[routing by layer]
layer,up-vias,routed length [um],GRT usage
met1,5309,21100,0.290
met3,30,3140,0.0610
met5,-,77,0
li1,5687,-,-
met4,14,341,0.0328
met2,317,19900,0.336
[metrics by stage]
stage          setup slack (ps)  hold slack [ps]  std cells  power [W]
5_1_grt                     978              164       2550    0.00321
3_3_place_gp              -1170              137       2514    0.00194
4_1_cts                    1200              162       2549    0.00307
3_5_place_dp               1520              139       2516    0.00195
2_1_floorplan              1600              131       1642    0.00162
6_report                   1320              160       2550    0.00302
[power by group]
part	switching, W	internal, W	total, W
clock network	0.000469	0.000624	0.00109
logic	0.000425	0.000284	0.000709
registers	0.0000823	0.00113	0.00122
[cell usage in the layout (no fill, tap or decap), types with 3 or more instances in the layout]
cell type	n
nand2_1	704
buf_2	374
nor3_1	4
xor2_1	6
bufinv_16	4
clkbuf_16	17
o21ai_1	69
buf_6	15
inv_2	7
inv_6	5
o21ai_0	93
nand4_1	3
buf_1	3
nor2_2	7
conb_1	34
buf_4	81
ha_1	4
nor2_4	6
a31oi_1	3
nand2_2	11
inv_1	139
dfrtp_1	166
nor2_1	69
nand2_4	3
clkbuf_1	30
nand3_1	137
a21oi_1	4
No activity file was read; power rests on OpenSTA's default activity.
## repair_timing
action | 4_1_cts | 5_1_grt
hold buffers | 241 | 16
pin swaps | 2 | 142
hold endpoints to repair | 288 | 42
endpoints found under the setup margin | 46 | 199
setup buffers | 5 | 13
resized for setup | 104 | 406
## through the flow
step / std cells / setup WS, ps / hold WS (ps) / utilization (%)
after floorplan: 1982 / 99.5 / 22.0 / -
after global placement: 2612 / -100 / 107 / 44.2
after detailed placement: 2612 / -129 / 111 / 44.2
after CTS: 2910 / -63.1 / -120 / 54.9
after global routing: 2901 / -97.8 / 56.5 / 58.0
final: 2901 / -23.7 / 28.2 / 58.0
* * *
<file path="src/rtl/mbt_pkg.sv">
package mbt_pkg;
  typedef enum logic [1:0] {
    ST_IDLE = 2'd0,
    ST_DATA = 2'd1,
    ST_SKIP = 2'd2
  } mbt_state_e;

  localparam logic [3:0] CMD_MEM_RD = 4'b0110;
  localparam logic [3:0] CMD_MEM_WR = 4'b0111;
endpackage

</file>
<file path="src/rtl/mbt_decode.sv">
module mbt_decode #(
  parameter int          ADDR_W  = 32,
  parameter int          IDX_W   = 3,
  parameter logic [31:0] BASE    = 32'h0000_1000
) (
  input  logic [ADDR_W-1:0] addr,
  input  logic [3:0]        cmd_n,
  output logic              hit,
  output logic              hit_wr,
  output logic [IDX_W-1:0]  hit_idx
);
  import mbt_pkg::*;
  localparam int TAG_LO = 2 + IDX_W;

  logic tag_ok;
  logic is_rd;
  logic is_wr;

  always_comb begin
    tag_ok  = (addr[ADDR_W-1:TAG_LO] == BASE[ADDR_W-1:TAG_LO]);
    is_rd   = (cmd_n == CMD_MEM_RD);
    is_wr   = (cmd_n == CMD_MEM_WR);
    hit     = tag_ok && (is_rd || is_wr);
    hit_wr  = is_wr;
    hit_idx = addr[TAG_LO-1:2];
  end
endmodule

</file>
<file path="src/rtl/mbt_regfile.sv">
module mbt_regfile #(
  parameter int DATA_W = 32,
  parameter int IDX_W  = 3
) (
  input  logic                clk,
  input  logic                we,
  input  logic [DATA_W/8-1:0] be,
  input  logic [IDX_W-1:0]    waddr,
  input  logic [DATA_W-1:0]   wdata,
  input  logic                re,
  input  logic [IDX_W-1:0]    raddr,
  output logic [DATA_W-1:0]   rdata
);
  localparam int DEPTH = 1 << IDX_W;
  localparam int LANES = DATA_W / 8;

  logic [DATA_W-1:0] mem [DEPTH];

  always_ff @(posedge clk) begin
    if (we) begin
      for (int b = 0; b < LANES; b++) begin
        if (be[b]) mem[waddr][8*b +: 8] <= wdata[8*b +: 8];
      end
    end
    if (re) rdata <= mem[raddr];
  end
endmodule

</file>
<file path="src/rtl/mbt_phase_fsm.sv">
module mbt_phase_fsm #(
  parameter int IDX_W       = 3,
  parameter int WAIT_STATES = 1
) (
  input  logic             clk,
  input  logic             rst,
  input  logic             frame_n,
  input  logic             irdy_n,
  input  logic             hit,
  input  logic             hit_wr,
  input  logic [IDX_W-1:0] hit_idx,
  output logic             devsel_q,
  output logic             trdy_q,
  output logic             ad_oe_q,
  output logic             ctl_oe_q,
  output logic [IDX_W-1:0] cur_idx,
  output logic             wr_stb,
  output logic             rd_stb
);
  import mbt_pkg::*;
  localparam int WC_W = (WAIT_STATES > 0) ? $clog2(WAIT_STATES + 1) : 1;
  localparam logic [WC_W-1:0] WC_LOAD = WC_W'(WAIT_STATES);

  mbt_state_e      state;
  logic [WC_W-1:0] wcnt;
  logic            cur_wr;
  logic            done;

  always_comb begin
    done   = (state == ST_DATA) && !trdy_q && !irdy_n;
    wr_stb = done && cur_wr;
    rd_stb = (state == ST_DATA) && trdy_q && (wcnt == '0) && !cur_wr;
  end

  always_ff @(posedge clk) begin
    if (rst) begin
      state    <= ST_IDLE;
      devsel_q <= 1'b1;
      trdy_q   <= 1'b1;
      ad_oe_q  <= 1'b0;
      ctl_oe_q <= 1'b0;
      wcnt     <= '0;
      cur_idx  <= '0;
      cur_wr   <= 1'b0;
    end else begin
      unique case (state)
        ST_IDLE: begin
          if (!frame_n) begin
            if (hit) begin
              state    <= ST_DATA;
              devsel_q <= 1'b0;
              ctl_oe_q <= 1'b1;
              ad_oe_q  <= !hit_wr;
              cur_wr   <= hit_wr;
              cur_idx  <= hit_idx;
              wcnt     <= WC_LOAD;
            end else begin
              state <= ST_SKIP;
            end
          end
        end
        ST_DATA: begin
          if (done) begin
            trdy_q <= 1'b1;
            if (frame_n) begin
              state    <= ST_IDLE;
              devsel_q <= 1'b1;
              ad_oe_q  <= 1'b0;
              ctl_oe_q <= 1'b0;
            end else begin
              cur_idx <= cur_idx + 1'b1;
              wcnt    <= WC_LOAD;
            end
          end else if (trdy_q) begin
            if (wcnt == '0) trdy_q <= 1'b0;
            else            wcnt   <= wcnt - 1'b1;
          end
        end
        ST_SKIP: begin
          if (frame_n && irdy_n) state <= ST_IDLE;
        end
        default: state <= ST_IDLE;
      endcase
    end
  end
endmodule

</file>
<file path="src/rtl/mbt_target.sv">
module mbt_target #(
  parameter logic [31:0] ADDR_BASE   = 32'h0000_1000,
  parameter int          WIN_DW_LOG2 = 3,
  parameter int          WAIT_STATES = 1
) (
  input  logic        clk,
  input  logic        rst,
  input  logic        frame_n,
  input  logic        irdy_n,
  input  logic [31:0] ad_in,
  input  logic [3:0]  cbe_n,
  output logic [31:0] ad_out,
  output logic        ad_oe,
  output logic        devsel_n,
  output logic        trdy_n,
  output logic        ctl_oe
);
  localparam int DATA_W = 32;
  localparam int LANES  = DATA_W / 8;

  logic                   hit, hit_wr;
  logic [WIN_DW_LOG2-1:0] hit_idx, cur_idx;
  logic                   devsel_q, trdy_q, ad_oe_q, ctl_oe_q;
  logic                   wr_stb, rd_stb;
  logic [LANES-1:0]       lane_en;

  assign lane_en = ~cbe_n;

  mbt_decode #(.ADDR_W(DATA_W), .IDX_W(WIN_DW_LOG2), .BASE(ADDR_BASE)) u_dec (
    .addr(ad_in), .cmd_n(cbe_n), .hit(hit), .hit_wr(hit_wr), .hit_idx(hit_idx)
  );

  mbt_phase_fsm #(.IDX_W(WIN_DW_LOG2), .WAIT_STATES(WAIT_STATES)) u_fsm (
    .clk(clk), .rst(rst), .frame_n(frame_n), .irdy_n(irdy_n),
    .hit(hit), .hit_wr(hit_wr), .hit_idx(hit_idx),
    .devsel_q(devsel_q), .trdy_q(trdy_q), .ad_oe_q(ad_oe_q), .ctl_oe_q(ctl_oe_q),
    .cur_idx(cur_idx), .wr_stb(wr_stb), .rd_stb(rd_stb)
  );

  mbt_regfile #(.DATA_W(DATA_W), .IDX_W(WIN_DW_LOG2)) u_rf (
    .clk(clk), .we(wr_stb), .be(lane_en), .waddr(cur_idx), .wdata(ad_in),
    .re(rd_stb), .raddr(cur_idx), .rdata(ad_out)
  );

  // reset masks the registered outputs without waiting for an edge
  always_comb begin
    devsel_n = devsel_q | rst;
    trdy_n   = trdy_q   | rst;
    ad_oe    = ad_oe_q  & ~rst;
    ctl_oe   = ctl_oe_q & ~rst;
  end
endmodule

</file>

- WHAT YOU ARE ASKED TO DO -
Given the word "stage", show every line of the records that contains it.

- EXERCISE SOLUTION -
[metrics by stage]
stage          setup slack (ps)  hold slack [ps]  std cells  power [W]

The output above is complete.